→ **PROMPT**: Below is a block of entries; repeat exactly the lines starting at the line that contains "-- run 4: metrics" and ending at the line that contains "Multi-Input combinational cell |", both included.

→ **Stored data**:

*** Begin section ***

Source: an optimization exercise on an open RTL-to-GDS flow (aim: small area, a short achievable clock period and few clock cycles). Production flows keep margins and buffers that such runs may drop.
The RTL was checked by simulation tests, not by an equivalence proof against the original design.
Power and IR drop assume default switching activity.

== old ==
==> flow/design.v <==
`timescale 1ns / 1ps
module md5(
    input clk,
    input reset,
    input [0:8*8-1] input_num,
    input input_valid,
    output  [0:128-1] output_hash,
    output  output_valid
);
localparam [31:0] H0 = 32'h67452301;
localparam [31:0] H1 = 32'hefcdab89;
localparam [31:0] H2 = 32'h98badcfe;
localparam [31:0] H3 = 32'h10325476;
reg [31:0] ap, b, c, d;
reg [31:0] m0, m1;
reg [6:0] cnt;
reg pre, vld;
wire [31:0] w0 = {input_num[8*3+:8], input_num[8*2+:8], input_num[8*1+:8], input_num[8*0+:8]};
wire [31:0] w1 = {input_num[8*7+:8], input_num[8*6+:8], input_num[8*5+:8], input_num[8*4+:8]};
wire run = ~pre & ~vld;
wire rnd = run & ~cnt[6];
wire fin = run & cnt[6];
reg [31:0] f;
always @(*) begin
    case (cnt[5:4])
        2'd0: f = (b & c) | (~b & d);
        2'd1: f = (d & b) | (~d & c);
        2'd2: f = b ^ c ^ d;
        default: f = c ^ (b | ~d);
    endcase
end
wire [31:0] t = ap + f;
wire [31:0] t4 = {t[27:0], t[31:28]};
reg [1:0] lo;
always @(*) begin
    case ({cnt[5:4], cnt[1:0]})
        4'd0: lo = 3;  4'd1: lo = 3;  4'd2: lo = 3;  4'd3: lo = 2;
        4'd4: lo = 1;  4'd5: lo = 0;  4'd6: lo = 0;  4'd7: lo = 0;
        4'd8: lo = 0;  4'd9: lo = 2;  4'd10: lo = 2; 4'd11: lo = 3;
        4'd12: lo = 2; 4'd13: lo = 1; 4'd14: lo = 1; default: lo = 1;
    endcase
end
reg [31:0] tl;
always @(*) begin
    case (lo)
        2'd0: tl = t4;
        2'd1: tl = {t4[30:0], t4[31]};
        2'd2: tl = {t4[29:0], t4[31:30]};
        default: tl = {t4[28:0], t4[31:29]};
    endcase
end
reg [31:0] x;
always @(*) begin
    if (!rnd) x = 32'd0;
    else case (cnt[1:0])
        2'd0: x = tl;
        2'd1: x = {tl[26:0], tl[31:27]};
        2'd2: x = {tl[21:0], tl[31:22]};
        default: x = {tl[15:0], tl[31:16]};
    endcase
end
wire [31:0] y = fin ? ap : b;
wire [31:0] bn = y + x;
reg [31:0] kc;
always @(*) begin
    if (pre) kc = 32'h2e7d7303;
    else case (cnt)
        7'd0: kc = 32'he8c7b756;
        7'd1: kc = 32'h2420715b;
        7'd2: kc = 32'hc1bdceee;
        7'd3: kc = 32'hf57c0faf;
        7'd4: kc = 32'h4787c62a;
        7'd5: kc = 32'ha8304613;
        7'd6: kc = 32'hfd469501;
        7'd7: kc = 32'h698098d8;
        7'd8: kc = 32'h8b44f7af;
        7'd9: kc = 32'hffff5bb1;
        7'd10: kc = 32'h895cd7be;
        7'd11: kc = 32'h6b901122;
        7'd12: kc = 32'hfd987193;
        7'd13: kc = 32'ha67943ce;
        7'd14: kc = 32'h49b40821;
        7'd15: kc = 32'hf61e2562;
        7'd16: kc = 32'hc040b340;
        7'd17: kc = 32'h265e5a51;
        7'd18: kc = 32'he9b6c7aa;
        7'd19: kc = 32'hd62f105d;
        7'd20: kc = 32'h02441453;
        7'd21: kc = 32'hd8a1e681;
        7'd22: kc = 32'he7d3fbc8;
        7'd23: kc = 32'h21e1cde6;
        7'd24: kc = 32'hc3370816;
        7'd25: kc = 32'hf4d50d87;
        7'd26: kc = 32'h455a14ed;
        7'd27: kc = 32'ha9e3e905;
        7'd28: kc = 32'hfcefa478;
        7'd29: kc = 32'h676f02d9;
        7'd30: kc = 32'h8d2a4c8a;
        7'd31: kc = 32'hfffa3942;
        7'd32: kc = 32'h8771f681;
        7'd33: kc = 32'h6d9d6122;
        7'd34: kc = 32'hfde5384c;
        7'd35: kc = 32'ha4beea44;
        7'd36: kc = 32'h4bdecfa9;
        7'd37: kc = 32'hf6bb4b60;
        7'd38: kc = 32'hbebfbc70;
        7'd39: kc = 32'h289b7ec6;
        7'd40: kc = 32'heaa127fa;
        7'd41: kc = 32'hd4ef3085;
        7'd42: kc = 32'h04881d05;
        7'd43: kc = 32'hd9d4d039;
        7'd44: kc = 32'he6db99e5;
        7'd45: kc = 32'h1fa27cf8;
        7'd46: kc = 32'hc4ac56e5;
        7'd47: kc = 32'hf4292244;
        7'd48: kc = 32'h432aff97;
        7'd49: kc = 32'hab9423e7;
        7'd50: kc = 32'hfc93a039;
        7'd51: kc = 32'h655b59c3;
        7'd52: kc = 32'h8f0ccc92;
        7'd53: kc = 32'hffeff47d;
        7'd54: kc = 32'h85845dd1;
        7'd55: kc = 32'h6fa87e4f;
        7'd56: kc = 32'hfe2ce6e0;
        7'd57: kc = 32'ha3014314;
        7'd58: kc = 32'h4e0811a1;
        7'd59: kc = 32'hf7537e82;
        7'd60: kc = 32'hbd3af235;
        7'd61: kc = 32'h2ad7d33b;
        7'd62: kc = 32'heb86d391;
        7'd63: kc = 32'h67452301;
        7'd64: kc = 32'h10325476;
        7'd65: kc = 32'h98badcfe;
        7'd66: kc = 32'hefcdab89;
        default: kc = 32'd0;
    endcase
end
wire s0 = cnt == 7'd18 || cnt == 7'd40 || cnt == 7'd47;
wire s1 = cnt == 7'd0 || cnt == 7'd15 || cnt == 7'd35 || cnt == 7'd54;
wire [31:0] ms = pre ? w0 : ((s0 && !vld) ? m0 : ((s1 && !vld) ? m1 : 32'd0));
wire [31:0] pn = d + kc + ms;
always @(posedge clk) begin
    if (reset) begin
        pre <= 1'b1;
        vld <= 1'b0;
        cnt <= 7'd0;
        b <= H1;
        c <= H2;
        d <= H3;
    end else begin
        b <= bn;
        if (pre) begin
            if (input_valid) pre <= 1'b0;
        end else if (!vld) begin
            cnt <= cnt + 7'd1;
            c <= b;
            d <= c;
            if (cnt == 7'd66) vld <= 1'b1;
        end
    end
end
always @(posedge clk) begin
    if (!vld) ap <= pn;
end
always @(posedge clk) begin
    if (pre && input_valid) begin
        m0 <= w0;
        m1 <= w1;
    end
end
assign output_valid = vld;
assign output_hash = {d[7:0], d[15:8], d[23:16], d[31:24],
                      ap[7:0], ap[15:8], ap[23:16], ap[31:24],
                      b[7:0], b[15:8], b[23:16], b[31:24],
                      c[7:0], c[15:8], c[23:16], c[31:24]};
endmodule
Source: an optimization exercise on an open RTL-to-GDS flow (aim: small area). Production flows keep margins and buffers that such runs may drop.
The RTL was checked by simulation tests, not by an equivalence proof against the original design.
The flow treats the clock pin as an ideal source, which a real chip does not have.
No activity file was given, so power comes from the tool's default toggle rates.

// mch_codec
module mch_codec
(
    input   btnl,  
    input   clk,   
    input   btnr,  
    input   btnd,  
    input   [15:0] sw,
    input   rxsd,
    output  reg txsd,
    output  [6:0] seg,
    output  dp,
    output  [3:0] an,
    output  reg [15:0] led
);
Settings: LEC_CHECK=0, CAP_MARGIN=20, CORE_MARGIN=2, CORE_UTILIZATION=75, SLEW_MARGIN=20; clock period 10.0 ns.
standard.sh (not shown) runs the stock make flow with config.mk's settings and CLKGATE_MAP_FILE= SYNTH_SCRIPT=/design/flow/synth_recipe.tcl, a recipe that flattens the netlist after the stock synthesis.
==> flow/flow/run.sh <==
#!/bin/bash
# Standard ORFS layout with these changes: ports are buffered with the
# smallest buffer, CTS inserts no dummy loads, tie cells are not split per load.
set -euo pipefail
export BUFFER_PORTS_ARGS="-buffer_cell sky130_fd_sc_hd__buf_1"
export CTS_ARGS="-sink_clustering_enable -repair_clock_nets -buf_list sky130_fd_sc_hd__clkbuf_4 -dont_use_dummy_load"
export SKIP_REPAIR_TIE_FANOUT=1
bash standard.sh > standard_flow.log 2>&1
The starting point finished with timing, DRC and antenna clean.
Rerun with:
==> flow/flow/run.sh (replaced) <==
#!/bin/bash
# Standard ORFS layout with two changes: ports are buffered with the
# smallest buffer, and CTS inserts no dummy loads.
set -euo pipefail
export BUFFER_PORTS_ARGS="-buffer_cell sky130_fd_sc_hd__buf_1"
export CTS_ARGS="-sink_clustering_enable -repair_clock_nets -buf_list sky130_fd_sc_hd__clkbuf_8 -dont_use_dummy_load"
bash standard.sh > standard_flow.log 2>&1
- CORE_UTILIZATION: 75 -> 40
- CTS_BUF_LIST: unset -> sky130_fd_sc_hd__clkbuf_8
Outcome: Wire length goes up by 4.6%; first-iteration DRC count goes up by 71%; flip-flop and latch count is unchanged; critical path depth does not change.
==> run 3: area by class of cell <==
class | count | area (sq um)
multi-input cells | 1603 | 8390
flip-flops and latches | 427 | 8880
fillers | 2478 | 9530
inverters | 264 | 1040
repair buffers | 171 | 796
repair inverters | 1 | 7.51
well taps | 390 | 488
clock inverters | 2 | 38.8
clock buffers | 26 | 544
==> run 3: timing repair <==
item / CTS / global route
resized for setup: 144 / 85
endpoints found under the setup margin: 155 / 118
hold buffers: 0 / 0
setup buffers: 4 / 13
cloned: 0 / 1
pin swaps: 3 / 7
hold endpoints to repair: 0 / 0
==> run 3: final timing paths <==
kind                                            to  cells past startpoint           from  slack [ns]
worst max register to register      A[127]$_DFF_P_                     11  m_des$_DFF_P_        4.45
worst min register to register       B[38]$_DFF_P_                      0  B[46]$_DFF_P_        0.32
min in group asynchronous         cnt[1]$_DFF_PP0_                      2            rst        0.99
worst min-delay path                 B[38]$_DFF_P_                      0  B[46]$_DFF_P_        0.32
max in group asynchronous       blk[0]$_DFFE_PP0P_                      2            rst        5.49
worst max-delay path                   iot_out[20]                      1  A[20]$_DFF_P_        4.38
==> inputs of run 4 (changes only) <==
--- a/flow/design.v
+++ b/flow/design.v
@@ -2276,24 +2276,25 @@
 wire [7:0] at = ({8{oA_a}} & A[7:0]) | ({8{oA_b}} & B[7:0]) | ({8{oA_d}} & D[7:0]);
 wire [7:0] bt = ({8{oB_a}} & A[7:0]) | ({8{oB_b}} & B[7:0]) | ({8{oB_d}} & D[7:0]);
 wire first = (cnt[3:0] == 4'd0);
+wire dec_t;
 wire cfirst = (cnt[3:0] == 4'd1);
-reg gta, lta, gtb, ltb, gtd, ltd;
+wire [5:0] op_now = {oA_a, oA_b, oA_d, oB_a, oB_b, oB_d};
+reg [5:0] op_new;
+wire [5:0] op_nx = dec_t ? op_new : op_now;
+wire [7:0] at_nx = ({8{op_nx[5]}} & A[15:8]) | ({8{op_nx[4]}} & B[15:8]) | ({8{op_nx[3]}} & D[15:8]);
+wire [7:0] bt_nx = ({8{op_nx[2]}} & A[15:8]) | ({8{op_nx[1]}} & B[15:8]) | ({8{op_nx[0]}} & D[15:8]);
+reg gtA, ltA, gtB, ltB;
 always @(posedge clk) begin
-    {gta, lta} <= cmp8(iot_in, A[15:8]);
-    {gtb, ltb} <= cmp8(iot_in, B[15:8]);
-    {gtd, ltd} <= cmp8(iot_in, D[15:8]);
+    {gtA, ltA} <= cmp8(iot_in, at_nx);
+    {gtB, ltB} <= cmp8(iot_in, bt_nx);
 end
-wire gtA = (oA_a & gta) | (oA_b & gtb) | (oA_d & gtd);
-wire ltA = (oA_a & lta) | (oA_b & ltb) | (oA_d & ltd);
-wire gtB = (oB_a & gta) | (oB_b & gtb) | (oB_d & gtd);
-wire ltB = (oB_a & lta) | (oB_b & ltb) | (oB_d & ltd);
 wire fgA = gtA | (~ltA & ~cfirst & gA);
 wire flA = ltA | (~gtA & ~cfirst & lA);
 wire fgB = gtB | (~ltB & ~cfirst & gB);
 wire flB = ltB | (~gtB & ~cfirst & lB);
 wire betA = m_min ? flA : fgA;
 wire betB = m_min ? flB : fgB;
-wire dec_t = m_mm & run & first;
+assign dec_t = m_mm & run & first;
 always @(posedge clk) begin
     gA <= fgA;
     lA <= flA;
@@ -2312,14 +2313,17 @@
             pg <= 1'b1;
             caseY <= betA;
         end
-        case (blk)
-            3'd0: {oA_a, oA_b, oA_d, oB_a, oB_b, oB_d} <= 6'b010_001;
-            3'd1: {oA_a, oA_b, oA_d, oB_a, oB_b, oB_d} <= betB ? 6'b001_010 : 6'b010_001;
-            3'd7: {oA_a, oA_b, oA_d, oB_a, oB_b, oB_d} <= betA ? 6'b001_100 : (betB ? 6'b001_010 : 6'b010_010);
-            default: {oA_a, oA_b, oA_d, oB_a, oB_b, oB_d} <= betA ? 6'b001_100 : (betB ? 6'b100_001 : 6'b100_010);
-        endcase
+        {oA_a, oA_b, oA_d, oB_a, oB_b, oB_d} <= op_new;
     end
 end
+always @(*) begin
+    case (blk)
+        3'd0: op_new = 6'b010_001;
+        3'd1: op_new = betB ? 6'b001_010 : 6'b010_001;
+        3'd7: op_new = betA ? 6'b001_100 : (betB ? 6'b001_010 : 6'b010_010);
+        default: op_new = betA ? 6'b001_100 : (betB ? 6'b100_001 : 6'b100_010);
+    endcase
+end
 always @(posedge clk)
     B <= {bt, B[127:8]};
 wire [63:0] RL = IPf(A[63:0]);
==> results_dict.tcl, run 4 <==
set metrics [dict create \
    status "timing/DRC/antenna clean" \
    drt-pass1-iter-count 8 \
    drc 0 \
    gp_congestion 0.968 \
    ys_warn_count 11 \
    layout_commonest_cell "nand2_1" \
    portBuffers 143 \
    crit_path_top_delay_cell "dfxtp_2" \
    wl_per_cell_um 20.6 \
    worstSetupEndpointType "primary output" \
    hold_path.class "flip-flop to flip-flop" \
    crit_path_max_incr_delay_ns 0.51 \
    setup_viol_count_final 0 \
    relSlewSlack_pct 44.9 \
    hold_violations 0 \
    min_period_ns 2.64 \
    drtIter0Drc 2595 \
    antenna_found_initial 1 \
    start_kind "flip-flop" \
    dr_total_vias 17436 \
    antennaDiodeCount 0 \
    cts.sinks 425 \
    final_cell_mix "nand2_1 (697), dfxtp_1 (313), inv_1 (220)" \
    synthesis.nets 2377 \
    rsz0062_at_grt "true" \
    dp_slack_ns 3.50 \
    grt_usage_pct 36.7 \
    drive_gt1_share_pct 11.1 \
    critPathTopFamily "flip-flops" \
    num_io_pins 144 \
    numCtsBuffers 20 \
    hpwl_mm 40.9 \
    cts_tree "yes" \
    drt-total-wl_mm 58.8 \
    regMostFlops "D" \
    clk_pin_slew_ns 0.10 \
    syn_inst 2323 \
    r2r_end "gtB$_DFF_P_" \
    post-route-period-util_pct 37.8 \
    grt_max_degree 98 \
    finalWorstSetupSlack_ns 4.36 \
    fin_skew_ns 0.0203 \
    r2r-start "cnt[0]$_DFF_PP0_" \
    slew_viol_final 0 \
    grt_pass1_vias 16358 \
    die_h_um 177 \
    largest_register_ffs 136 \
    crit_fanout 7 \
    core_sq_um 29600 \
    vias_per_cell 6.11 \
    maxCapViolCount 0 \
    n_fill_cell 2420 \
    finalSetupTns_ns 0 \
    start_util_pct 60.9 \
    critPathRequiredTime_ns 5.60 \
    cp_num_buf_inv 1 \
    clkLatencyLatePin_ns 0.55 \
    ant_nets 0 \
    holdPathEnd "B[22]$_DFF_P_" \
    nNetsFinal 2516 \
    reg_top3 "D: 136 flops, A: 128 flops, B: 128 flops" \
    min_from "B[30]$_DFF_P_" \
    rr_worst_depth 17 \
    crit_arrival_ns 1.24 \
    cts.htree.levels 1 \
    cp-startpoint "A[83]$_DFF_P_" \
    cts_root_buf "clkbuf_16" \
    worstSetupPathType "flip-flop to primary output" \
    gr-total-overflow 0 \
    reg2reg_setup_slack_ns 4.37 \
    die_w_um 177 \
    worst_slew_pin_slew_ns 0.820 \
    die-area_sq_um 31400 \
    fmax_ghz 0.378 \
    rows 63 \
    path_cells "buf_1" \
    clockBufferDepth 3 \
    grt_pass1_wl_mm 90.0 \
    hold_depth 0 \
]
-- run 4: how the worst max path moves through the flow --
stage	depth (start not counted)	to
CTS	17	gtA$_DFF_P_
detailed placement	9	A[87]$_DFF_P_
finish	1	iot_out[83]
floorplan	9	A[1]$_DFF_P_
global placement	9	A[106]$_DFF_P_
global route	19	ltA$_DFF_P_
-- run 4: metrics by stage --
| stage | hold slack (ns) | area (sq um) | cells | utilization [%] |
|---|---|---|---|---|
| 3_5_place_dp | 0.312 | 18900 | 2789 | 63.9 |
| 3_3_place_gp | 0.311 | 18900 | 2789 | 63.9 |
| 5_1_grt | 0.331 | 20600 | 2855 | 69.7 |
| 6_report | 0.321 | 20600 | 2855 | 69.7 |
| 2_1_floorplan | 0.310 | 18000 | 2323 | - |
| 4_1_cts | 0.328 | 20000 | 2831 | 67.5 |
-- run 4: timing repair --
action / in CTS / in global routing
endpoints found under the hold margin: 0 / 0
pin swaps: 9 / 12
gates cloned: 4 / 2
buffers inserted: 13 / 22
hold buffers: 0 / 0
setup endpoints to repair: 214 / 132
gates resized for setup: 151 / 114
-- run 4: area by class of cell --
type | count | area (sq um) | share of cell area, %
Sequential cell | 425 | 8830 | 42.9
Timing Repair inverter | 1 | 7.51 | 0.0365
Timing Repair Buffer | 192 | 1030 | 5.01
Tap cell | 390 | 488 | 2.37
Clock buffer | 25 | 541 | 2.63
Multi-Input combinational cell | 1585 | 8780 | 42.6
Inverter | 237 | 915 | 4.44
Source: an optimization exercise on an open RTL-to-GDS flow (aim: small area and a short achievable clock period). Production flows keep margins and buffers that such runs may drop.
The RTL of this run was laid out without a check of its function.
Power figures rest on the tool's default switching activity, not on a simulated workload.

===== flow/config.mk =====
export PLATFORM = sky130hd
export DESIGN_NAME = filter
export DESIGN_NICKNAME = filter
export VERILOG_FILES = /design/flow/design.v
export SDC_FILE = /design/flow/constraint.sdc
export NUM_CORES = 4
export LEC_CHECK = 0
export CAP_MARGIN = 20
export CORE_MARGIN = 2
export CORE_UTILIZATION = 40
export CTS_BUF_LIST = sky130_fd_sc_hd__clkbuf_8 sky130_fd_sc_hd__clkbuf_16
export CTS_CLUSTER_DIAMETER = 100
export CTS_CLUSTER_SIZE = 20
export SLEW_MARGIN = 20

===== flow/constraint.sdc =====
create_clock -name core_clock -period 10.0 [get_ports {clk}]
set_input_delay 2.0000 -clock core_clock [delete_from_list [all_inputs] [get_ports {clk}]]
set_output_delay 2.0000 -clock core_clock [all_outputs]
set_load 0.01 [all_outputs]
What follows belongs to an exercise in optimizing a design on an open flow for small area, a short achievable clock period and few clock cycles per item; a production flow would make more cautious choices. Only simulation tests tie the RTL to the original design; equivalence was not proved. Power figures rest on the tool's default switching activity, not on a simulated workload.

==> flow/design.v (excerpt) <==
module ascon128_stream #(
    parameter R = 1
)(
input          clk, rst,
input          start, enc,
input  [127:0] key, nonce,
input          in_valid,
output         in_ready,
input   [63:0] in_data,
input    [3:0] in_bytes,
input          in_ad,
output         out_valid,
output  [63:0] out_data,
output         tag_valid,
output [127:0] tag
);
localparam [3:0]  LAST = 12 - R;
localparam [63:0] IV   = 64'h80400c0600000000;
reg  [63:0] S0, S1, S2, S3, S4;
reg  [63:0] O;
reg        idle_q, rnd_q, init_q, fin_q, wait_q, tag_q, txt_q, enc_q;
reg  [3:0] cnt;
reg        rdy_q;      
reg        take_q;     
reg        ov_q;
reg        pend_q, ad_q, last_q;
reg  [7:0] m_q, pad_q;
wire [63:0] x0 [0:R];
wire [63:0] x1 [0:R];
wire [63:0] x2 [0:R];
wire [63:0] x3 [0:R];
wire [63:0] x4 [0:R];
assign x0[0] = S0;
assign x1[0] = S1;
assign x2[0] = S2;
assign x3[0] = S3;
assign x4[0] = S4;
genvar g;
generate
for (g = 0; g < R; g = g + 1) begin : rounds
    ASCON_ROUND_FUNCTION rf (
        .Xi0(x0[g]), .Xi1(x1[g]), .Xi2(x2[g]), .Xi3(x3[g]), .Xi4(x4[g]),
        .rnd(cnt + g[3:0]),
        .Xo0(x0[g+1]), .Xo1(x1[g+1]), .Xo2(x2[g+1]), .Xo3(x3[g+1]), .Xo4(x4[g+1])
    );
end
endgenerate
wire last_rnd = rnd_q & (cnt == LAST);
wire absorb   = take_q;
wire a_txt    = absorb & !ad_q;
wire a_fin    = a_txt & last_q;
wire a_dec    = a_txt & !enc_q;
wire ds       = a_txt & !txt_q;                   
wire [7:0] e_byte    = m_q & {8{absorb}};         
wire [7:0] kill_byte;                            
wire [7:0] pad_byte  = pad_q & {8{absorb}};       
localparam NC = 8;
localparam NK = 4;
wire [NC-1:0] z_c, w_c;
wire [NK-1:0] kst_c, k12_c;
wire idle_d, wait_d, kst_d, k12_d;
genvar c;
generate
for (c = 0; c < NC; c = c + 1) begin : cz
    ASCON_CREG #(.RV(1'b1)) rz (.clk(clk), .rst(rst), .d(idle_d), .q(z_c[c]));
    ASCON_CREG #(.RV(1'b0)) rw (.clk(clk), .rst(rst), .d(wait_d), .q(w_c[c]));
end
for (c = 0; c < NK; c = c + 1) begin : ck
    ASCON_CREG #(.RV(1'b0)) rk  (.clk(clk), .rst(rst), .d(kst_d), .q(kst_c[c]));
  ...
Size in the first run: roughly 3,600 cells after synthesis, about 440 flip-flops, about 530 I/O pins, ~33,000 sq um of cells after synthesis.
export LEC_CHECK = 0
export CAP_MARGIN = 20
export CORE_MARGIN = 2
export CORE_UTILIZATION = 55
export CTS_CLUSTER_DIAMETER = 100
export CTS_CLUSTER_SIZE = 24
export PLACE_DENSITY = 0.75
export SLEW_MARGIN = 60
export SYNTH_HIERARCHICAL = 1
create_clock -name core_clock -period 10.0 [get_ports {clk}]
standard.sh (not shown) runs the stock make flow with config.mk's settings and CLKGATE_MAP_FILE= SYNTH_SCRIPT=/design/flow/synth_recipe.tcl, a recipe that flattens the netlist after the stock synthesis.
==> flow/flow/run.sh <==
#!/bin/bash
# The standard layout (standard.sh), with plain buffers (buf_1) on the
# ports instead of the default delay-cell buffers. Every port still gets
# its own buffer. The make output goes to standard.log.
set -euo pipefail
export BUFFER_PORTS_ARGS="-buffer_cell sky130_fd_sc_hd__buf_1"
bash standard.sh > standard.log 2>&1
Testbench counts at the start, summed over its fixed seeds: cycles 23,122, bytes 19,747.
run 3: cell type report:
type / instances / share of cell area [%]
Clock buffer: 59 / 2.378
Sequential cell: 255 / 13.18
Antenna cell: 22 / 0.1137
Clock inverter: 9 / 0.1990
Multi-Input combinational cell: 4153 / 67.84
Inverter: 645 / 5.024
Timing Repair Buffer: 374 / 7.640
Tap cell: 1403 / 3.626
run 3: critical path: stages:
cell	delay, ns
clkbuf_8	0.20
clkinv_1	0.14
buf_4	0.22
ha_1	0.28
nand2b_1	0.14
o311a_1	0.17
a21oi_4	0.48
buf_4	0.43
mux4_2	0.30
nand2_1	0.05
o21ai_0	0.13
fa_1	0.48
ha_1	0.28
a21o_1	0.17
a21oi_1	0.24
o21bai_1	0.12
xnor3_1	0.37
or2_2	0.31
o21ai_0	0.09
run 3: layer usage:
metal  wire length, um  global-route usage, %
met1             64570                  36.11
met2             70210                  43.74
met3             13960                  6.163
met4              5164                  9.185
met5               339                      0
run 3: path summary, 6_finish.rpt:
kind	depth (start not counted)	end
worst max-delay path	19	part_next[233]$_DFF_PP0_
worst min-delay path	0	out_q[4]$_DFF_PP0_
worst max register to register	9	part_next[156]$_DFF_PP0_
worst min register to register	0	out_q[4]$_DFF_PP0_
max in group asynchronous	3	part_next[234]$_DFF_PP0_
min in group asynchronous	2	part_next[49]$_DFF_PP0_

*** End section ***

→ **SOLUTION FOR THIS PROBLEM**:
-- run 4: metrics by stage --
| stage | hold slack (ns) | area (sq um) | cells | utilization [%] |
|---|---|---|---|---|
| 3_5_place_dp | 0.312 | 18900 | 2789 | 63.9 |
| 3_3_place_gp | 0.311 | 18900 | 2789 | 63.9 |
| 5_1_grt | 0.331 | 20600 | 2855 | 69.7 |
| 6_report | 0.321 | 20600 | 2855 | 69.7 |
| 2_1_floorplan | 0.310 | 18000 | 2323 | - |
| 4_1_cts | 0.328 | 20000 | 2831 | 67.5 |
-- run 4: timing repair --
action / in CTS / in global routing
endpoints found under the hold margin: 0 / 0
pin swaps: 9 / 12
gates cloned: 4 / 2
buffers inserted: 13 / 22
hold buffers: 0 / 0
setup endpoints to repair: 214 / 132
gates resized for setup: 151 / 114
-- run 4: area by class of cell --
type | count | area (sq um) | share of cell area, %
Sequential cell | 425 | 8830 | 42.9
Timing Repair inverter | 1 | 7.51 | 0.0365
Timing Repair Buffer | 192 | 1030 | 5.01
Tap cell | 390 | 488 | 2.37
Clock buffer | 25 | 541 | 2.63
Multi-Input combinational cell | 1585 | 8780 | 42.6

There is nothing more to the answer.